Cold Wet Walk
Lou Bradley
Ceramics and Reclaimed Wood
2021
Walking on the beach, in the cold, in the night, finding things underfoot. Experiencing the wet, the storm and the wild rawness of Cornwall.
In the cold of January 2020, I went to Penryn Cornwall and spent time on the beaches, hiking, recording and experiencing the landscapes whilst frequently being caught in storms. In December 2021, I returned for another residency, in Coverack Cornwall where I explored the nights sky, as well as the geology and the connection between stone circles and the movement of the planets and the stars. From this location, with the naked eye you can see the milky way and with a telescope the crescent shape of Venus.
The landscape of Cornwall is wild and dark in the winter and feels isolated out of season. The sky is magical and on my visits I found myself staying up to look at the sky and how it reflected on the sea, and sit in the peacefulness of the solitude. I would get up early to watch the sky turn from night to day and see the lighted fishing boats leaving the harbour for their morning catch.
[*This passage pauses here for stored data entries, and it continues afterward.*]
What follows belongs to an exercise in optimizing a design on an open flow for small area, a short achievable clock period and few clock cycles; a production flow would make more cautious choices. Power and IR drop assume default switching activity.

## job 101
==> flow/design.v <==
module s88_scanner (
    input  wire        clk,
    input  wire        rst,           
    input  wire        cmd_valid,
    input  wire        cmd_enable,
    input  wire [7:0]  cmd_mc,
    output wire        cmd_ready,
    output reg         req_valid,
    output reg         req_start,
    output reg  [5:0]  req_want,
    input  wire        bat_valid,
    input  wire [31:0] bat_value,
    input  wire [5:0]  bat_n,
    output reg         ev_valid,
    output reg  [7:0]  ev_addr,
    output wire [1:0]  ev_state,
    input  wire        ev_ready
);
    reg [31:0] w0, w1, w2, w3;
    reg [1:0]  ph;
    reg [2:0]  hw_w;                
    reg [4:0]  hw_b;
    reg        enabled;
    reg [3:0]  mcm;                 
    reg [1:0]  pq;                  
    reg        vld;                 
    reg        fast;
    reg        f1;                  
    reg [31:0] v;
    reg [5:0]  take;                
    reg [4:0]  sh;                  
    reg [4:0]  k;                   
    reg        kfin;                
    reg        ev_st;               
    reg        e1_v;                
    reg [7:0]  e1_addr;
    reg        e1_st;
    integer j;
    assign ev_state  = {ev_st, ~ev_st};
    assign cmd_ready = !vld;
    wire [1:0] lastw = mcm[3:2];
    wire       want_full = (pq != lastw) || (mcm[1:0] == 2'd3);
    wire [5:0] want = req_want;
    wire can = !e1_v;               
    wire [31:0] m = v ^ w0;
    reg  [31:0] pre;                
    always @* begin
        pre[0] = 1'b0;
        for (j = 1; j < 32; j = j + 1)
            pre[j] = pre[j-1] | m[j-1];
    end
    wire [31:0] lo    = m & ~pre;
    wire        any   = |m;
    wire        multi = |(m & pre);
    reg  [5:0]  idx1;               
    always @* begin
        idx1 = 6'd0;
        for (j = 0; j < 32; j = j + 1)
            if (lo[j]) idx1 = idx1 | (j + 1);
    end
    wire        f_act  = vld && fast;
    wire        f_emit = f_act && any && can;
    wire        f_done = f_act && f1 && can;
    wire        s_act  = vld && !fast && (sh == 5'd0) && !kfin;
    wire        s_in   = ({1'b0, k} < take);
    wire        s_unk  = (hw_w == {1'b0, ph}) && (k >= hw_b);
    wire        s_chg  = s_in && (s_unk || (v[0] ^ w0[0]));
    wire        s_step = s_act && (!s_chg || can);
    wire        s_emit = s_act && s_chg && can;
    wire        s_nb   = s_in ? v[0] : w0[0];
    wire        s_done = vld && !fast && kfin;
    wire done = f_done || s_done;
    wire emit = f_emit || s_emit;
    wire [5:0] eoff  = fast ? idx1 : ({1'b0, k} + 6'd1);
    wire [7:0] eaddr = {{1'b0, ph} + {2'b00, eoff[5]}, eoff[4:0]};
    wire       est   = fast ? |(lo & v) : v[0];
    wire acc = req_valid && bat_valid;
    wire rot = done || (!vld && (ph != pq));
    wire [5:0] take_w = (bat_n >= want) ? want : bat_n;
    wire       part_w = !bat_n[5];                  
    wire       ce_w   = part_w || (pq == lastw);
    wire       fast_w = !part_w && want_full && (hw_w > {1'b0, pq});
    wire [31:0] dn = bat_value ^ w1;
    reg  [31:0] t_any [0:5];
    reg  [31:0] t_mul [0:5];
    integer l;
    always @* begin
        for (j = 0; j < 32; j = j + 1) begin
            t_any[0][j] = dn[j];
            t_mul[0][j] = 1'b0;
        end
        for (l = 1; l < 6; l = l + 1)
            for (j = 0; j < 32; j = j + 1)
                if (j < (32 >> l)) begin
                    t_any[l][j] = t_any[l-1][2*j] | t_any[l-1][2*j+1];
                    t_mul[l][j] = t_mul[l-1][2*j] | t_mul[l-1][2*j+1]
                                | (t_any[l-1][2*j] & t_any[l-1][2*j+1]);
                end else begin
                    t_any[l][j] = 1'b0;
                    t_mul[l][j] = 1'b0;
                end
    end
    wire dn_le1 = !t_mul[5][0];
    wire       vld_n  = acc || (vld && !done);
    wire       fast_n = acc ? fast_w : fast;
    wire       f1_n   = acc ? (vld && fast_w && dn_le1) : (f1 || (f_act && !multi));
    wire       slot0  = !ev_valid || ev_ready;
    wire       evv_n  = slot0 ? (e1_v || emit) : 1'b1;
    wire       e1v_n  = slot0 ? 1'b0 : (e1_v || emit);
    wire       cmd_t  = cmd_valid && !vld;
    wire       en_cmd = cmd_t && cmd_enable && !enabled && cmd_mc >= 8'd1 && cmd_mc <= 8'd16;
    wire       en_n   = en_cmd || (enabled && !(cmd_t && !cmd_enable));
    wire [1:0] ph_n   = en_cmd ? 2'd0 : (rot ? ph + 2'd1 : ph);
    wire [1:0] pq_n   = en_cmd ? 2'd0 : (acc ? (ce_w ? 2'd0 : pq + 2'd1) : pq);
    wire [3:0] mcm_n  = en_cmd ? cmd_mc[3:0] - 4'd1 : mcm;
    wire       rv_n   = en_n && (vld_n ? (fast_n && f1_n && !e1v_n && (ph_n + 2'd1 == pq_n))
                                       : (ph_n == pq_n));
    wire [31:0] hn = w0 ^ (lo & {32{f_emit}});
    always @(posedge clk) begin
        if (rot) begin
            w0 <= w1; w1 <= w2; w2 <= w3; w3 <= hn;
        end else if (s_step) begin
            w0 <= {s_nb, w0[31:1]};
        end else begin
            w0 <= hn;
        end
    end
    always @(posedge clk) begin
        fast <= fast_n;
        f1   <= f1_n;
        ph   <= ph_n;
        pq   <= pq_n;
        if (acc) begin
            v    <= bat_value;
            take <= take_w;
            sh   <= (part_w && bat_n[4:0] != 5'd0) ? (5'd0 - bat_n[4:0]) : 5'd0;
            k    <= 5'd0;
            kfin <= 1'b0;
        end else if (vld && !fast && sh != 5'd0) begin
            v  <= {v[0], v[31:1]};
            sh <= sh - 5'd1;
        end else if (s_step) begin
            v  <= {v[0], v[31:1]};
            k  <= k + 5'd1;
            if (k == 5'd31)
                kfin <= 1'b1;
        end
        if (slot0) begin
            if (e1_v) begin
                ev_addr <= e1_addr;
                ev_st   <= e1_st;
            end else if (emit) begin
                ev_addr <= eaddr;
                ev_st   <= est;
            end
        end
        if (emit && !slot0) begin
            e1_addr <= eaddr;
            e1_st   <= est;
        end
        if (s_done && hw_w == {1'b0, ph} && take > {1'b0, hw_b}) begin
            if (take[5]) begin
                hw_w <= hw_w + 3'd1;
                hw_b <= 5'd0;
            end else begin
                hw_b <= take[4:0];
            end
        end
        mcm       <= mcm_n;
        req_start <= (pq_n == 2'd0);
        req_want  <= (pq_n != mcm_n[3:2]) ? 6'd32 : {3'd1 + {1'b0, mcm_n[1:0]}, 3'b000};
        if (en_cmd) begin
            hw_w <= 3'd0;
            hw_b <= 5'd0;
        end
    end
    always @(posedge clk) begin
        if (rst) begin
            enabled   <= 1'b0;
            vld       <= 1'b0;
            ev_valid  <= 1'b0;
            e1_v      <= 1'b0;
            req_valid <= 1'b0;
        end else begin
            enabled   <= en_n;
            vld       <= vld_n;
            ev_valid  <= evv_n;
            e1_v      <= e1v_n;
            req_valid <= rv_n;
        end
    end
endmodule
What follows belongs to an exercise in optimizing a design on an open flow for small area, a short achievable clock period and few clock cycles per item; a production flow would make more cautious choices.
Function was checked by simulation only, so behaviour that the tests miss may differ from the original.

Design ammod, start of the top module:
module ammod (
    input  wire        clk,
    input  wire        rst,
    input  wire        cmd_valid,
    input  wire [31:0] cmd,
    input  wire [31:0] midx,
    input  wire [31:0] x,
    input  wire [2:0]  err_clr,
    output reg         cmd_ready,
    output reg  [31:0] yre,
    output wire [31:0] yim,
    output reg  [31:0] nidx,
    output reg         created,
    output reg  [1:0]  lasterr,
    output reg  [2:0]  errflags
);
Settings: LEC_CHECK=0, ABC_AREA=1, CAP_MARGIN=60, CORE_MARGIN=2, CORE_UTILIZATION=40, GPL_TIMING_DRIVEN=1, PLACE_DENSITY=0.6, SLEW_MARGIN=60; clock period 24.0 ns.
run.sh (not shown) runs the stock make flow with config.mk's settings and CLKGATE_MAP_FILE= SYNTH_SCRIPT=/design/flow/synth_recipe.tcl, a recipe that flattens the netlist after the stock synthesis.
Testbench counts at the start, summed over its fixed seeds: cycles 28,366, steps 3,072.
I also enjoyed finding my way back indoors after being out in the cold, where I could get warm, especially my feet which were often wet. I would look at what I had captured while out, photographs, sound recordings, drawings and sometimes objects, some strangely shaped seaweeds or small stones.
The work produced from this visit was mainly black and while film photography, ceramic works and painting. I am submitting work that was based on night beach walking in Cornwall, in the cold in the winter months.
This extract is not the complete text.